Saved entries
◇ ◇ ◇ ◇ ◇ ◇ ◇

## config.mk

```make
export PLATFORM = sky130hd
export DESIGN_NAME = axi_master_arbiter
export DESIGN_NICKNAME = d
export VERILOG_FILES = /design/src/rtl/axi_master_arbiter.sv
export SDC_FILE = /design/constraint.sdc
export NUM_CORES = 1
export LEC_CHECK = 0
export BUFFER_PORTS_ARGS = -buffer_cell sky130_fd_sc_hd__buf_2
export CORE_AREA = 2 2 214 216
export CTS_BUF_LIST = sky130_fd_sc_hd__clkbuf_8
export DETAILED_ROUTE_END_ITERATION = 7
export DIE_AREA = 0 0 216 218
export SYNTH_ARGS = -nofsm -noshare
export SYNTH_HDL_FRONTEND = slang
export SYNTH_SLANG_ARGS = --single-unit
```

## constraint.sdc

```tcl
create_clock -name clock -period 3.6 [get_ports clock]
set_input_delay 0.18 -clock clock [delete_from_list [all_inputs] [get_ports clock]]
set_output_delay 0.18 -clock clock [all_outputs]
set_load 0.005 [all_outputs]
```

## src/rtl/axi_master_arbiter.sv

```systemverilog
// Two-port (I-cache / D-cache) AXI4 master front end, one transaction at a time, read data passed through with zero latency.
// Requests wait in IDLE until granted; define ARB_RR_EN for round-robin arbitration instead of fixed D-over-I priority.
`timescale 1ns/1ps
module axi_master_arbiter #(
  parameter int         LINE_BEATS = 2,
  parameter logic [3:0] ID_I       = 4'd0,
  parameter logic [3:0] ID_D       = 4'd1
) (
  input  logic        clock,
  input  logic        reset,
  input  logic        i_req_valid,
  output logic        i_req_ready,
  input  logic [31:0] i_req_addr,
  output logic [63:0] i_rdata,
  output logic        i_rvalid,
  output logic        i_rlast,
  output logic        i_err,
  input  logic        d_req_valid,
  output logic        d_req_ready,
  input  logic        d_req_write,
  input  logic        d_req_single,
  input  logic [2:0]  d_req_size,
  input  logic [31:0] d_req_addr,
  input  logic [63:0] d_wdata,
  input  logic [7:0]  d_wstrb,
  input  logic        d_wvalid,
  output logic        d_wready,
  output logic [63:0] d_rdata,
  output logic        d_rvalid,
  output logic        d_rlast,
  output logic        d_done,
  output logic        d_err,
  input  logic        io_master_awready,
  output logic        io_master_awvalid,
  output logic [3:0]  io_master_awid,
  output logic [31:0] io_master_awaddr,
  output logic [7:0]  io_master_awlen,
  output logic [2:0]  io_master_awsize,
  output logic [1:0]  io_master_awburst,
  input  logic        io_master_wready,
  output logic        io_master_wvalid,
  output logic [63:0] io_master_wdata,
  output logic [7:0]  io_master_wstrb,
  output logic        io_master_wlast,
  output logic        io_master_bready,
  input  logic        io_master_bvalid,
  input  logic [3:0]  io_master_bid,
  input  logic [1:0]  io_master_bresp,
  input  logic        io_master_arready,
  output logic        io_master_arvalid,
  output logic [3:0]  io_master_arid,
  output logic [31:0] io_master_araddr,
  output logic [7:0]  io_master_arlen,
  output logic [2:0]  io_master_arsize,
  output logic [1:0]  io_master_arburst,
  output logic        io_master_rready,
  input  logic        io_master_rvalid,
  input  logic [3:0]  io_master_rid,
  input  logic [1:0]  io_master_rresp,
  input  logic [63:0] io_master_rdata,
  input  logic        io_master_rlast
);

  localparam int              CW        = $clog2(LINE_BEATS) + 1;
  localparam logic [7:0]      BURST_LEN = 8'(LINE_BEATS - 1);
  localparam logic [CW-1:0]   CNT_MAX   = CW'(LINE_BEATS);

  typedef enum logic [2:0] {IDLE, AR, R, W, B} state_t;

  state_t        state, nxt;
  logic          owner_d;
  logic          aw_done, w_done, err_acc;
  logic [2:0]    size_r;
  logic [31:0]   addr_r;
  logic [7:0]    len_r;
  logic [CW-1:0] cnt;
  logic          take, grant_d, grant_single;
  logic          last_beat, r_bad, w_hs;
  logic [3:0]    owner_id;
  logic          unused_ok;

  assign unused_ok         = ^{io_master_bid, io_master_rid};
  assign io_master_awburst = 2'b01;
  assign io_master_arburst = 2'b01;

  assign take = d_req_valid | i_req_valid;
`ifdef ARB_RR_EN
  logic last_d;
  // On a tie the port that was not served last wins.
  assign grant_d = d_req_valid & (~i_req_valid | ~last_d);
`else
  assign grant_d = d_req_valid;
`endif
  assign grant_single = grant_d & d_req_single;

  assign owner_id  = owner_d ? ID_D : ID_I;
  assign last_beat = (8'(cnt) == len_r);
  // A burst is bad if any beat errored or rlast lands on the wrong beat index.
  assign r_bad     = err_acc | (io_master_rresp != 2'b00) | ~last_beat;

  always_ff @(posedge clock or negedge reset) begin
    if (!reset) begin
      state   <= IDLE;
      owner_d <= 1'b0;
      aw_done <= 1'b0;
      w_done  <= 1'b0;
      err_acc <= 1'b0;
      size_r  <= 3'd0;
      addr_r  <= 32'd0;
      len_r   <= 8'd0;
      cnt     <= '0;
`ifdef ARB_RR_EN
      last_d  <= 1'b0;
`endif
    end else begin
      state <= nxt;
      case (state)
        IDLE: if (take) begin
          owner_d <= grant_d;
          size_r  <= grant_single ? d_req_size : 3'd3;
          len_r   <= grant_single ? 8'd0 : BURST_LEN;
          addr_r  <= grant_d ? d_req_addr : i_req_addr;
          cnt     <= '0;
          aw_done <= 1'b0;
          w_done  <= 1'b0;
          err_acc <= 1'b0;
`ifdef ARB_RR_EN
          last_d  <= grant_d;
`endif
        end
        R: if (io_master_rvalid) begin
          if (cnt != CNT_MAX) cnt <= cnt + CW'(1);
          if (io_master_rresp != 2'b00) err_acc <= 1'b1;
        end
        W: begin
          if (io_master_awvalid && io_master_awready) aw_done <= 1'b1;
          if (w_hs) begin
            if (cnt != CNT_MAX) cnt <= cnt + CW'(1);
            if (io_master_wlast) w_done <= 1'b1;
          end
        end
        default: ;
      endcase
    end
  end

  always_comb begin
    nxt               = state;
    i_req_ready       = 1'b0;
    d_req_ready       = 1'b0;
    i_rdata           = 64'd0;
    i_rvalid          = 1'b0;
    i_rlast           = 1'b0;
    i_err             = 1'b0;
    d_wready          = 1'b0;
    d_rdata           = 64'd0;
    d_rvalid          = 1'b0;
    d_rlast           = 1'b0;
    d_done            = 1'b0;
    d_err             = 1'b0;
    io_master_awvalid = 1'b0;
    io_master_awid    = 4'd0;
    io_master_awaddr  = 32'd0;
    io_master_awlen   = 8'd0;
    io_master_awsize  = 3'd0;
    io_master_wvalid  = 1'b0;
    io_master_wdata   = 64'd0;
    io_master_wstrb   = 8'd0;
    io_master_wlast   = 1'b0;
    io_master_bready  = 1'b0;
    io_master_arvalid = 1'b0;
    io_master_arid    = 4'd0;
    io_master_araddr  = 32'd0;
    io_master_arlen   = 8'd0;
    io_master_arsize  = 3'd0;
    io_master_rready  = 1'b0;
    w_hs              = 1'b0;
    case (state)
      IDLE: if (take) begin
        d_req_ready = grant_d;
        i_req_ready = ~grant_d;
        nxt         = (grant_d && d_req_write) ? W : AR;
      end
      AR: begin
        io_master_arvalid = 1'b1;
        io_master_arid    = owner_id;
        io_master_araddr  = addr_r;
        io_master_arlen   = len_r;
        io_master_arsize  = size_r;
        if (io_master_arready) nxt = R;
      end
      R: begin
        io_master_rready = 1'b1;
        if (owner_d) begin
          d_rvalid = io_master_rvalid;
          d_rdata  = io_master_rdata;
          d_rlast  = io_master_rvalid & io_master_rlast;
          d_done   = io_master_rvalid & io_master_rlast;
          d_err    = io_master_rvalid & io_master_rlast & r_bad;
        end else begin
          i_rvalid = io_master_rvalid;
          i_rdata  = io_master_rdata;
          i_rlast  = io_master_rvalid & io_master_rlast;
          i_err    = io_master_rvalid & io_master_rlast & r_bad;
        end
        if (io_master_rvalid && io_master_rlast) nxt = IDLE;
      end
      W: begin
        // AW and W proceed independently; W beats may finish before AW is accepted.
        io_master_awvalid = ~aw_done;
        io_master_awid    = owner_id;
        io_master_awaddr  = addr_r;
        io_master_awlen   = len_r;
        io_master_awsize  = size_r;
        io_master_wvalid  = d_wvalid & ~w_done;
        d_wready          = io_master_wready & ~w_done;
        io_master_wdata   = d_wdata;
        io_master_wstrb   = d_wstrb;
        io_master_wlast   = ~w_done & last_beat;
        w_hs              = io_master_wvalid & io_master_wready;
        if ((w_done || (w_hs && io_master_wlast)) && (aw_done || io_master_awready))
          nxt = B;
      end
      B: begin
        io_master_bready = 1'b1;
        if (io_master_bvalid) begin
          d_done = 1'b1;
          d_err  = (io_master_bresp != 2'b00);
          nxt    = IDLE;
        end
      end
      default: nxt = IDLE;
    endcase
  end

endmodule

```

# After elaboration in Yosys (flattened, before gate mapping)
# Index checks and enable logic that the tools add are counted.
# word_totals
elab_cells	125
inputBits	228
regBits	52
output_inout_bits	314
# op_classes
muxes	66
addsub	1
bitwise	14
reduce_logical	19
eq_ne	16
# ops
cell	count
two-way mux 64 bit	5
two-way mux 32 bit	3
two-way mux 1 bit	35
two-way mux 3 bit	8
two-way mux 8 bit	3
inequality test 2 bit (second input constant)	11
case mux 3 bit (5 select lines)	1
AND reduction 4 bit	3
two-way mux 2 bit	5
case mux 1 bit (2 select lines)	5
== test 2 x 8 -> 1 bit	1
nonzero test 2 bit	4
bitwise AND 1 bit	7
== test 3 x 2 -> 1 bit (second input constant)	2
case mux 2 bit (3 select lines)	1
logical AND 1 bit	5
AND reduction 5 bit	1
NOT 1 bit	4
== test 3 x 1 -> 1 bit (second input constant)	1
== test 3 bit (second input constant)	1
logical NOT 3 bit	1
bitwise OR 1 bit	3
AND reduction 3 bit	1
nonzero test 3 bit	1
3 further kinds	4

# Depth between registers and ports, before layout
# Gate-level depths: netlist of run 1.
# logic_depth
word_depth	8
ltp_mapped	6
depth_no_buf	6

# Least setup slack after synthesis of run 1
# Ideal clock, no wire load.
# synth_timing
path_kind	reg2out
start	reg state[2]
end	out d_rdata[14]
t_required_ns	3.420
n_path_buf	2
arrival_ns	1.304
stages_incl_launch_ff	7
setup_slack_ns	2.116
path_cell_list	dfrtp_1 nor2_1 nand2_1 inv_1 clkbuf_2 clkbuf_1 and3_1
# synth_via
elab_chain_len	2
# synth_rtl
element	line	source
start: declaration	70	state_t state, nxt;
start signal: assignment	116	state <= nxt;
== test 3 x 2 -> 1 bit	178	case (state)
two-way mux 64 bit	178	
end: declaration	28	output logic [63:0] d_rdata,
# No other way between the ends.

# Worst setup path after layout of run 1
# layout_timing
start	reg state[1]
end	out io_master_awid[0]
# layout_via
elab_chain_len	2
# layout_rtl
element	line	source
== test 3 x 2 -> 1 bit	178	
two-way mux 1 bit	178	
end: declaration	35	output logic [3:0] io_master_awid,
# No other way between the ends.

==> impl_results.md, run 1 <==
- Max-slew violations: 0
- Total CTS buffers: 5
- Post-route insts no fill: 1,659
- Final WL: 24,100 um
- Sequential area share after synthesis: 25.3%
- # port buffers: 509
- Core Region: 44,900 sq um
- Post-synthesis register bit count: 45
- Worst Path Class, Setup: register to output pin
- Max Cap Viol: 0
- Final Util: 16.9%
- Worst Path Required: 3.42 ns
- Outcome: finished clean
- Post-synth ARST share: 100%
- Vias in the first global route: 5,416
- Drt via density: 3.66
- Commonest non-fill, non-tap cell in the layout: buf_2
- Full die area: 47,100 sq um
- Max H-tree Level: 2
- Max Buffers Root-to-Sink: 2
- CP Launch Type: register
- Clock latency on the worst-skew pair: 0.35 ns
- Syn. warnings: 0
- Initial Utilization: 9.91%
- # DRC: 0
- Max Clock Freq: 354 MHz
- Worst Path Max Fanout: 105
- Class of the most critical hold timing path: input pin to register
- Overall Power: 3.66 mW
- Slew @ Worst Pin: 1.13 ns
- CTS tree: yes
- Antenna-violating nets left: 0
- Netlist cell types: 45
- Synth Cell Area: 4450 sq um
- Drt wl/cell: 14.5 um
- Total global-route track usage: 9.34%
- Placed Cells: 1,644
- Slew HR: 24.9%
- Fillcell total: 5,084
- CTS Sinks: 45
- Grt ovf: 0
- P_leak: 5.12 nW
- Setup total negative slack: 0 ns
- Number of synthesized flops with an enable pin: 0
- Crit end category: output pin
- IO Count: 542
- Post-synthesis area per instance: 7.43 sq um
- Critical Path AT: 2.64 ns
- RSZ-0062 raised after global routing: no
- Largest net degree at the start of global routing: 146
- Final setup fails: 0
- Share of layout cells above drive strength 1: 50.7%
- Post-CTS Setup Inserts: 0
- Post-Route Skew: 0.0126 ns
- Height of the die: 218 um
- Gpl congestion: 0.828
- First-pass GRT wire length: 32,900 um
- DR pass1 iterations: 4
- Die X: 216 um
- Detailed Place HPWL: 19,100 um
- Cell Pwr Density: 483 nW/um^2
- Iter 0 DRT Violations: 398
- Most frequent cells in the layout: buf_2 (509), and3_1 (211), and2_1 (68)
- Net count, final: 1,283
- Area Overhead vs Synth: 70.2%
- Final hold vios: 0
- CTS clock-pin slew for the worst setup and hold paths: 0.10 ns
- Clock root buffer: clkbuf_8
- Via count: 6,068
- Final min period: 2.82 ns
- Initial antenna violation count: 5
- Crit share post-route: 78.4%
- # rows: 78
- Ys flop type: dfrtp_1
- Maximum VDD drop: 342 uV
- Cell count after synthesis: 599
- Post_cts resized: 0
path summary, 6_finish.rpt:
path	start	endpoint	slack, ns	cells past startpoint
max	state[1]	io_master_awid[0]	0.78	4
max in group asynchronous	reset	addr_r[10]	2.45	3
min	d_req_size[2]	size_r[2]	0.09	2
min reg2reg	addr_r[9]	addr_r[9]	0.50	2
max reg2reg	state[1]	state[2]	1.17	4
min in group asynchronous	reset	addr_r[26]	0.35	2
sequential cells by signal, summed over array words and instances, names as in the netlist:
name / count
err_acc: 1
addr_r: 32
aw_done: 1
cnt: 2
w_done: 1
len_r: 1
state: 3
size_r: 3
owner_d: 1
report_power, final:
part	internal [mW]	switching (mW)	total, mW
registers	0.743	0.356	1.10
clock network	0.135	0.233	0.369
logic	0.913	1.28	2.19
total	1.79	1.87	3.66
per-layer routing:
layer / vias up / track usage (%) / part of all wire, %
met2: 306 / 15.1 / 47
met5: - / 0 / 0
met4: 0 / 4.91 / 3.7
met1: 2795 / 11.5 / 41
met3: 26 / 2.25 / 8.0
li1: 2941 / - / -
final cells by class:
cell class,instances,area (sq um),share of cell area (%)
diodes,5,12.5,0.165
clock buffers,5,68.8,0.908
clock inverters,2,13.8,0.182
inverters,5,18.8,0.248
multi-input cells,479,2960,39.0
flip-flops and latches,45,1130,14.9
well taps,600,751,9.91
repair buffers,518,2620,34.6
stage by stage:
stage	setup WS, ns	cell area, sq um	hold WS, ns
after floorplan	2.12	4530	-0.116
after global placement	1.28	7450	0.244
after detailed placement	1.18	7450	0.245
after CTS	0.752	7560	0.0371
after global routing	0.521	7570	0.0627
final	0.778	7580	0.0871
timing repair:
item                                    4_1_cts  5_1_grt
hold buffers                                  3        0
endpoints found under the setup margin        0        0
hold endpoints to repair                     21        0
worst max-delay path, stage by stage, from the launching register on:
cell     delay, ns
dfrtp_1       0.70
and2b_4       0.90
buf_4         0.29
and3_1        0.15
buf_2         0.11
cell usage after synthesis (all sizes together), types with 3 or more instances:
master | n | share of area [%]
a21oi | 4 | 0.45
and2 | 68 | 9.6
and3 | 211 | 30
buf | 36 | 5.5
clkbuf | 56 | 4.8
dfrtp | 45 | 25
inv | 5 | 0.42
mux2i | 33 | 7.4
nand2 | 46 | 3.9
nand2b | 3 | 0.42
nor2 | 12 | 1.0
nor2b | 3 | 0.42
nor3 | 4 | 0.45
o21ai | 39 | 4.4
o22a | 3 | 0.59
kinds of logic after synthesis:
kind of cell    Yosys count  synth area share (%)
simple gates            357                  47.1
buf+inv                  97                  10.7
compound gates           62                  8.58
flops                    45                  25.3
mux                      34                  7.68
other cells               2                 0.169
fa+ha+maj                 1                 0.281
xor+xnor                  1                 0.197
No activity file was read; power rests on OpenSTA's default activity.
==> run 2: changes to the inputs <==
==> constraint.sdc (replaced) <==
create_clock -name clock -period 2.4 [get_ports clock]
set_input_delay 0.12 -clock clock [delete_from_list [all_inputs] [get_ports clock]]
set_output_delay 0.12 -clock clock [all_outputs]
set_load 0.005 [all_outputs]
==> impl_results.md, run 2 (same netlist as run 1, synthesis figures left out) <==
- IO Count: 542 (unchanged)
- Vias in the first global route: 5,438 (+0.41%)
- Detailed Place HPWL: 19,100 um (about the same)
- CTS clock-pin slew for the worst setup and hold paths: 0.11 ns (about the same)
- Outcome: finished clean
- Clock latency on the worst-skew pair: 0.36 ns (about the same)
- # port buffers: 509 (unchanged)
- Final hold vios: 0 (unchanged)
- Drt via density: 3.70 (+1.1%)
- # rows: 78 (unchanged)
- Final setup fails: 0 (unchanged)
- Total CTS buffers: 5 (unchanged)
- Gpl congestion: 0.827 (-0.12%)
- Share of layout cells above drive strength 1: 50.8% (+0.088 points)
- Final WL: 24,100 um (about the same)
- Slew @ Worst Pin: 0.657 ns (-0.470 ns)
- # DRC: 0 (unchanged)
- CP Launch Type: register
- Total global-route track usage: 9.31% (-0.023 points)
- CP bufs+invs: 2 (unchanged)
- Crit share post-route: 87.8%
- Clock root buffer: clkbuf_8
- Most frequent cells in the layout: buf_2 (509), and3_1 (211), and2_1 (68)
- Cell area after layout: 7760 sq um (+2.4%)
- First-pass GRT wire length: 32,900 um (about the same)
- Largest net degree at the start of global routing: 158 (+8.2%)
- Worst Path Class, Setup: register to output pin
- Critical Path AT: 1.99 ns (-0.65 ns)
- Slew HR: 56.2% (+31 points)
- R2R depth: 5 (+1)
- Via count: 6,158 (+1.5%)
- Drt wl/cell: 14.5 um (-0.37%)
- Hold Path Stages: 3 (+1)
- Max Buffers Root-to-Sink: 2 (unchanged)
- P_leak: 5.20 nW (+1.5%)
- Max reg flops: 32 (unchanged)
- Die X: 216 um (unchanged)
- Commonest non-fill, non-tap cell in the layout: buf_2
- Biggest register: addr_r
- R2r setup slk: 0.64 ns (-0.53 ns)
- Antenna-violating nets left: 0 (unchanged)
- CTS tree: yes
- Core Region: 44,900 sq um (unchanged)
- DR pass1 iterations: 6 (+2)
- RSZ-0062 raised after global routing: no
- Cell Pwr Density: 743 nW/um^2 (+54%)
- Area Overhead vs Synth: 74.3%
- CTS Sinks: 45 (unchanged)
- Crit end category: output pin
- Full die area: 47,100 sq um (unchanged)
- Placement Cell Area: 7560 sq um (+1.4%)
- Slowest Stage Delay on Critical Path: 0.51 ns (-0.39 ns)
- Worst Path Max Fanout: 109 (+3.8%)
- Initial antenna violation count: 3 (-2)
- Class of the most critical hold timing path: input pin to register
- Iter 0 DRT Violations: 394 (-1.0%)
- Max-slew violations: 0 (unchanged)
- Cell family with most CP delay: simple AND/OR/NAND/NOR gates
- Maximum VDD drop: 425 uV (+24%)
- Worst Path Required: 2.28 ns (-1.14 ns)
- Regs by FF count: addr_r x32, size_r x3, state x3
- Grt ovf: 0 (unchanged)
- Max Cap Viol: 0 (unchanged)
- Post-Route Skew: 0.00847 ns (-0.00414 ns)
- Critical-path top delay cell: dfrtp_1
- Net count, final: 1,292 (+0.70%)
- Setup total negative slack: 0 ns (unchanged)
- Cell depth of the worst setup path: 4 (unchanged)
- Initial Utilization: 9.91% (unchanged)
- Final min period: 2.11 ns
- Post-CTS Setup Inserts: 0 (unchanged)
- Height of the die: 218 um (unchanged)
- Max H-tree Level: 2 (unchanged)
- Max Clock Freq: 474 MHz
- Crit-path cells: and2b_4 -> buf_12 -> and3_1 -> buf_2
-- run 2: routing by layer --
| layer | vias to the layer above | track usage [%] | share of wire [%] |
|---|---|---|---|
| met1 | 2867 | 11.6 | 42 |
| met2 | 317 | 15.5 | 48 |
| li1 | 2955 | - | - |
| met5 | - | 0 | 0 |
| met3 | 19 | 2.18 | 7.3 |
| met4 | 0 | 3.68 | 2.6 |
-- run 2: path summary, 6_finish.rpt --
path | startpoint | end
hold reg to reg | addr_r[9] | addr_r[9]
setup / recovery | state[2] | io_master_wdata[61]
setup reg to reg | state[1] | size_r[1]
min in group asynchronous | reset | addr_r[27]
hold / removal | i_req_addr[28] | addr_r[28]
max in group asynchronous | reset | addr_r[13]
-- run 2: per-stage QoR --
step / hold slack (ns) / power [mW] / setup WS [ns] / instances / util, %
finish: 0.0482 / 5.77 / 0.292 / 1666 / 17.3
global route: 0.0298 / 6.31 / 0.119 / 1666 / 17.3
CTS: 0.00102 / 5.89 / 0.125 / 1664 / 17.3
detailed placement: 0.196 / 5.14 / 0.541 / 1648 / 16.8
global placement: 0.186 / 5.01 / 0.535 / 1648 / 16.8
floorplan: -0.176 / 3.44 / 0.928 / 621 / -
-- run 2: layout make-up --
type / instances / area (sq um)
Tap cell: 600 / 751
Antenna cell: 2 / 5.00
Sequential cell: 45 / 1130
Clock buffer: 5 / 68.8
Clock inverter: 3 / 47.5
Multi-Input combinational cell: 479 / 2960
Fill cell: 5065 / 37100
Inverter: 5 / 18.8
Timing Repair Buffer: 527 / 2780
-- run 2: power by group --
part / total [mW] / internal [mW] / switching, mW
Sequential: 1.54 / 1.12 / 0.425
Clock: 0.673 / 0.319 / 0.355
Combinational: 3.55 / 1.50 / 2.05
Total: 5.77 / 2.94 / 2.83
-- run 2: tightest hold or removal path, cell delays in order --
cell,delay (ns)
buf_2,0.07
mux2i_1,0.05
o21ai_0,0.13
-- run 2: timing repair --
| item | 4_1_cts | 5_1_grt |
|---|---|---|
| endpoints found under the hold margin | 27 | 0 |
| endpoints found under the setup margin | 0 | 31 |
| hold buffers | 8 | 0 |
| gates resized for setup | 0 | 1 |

◇ ◇ ◇ ◇ ◇ ◇ ◇

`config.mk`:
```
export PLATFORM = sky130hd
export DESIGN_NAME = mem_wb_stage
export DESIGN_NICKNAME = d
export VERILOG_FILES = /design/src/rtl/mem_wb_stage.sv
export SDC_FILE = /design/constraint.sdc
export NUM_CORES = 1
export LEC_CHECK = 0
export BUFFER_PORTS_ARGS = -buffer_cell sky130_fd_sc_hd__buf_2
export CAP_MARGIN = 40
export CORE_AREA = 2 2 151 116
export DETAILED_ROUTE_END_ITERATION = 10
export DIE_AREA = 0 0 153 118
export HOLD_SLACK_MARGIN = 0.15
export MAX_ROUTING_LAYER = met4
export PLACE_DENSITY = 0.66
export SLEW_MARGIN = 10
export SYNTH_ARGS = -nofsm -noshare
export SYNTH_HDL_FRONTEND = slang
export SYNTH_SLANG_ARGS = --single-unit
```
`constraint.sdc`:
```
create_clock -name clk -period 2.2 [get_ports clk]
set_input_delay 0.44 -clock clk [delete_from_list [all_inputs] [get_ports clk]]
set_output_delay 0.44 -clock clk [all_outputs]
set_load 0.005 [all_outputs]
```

◇ ◇ ◇ ◇ ◇ ◇ ◇

Work instructions
Begin at the line above that has "floorplan: -0.176 /" and stop after the line that has "setup | 0 | 1 |", copying each line exactly and adding nothing else.

Expected answer
floorplan: -0.176 / 3.44 / 0.928 / 621 / -
-- run 2: layout make-up --
type / instances / area (sq um)
Tap cell: 600 / 751
Antenna cell: 2 / 5.00
Sequential cell: 45 / 1130
Clock buffer: 5 / 68.8
Clock inverter: 3 / 47.5
Multi-Input combinational cell: 479 / 2960
Fill cell: 5065 / 37100
Inverter: 5 / 18.8
Timing Repair Buffer: 527 / 2780
-- run 2: power by group --
part / total [mW] / internal [mW] / switching, mW
Sequential: 1.54 / 1.12 / 0.425
Clock: 0.673 / 0.319 / 0.355
Combinational: 3.55 / 1.50 / 2.05
Total: 5.77 / 2.94 / 2.83
-- run 2: tightest hold or removal path, cell delays in order --
cell,delay (ns)
buf_2,0.07
mux2i_1,0.05
o21ai_0,0.13
-- run 2: timing repair --
| item | 4_1_cts | 5_1_grt |
|---|---|---|
| endpoints found under the hold margin | 27 | 0 |
| endpoints found under the setup margin | 0 | 31 |
| hold buffers | 8 | 0 |
| gates resized for setup | 0 | 1 |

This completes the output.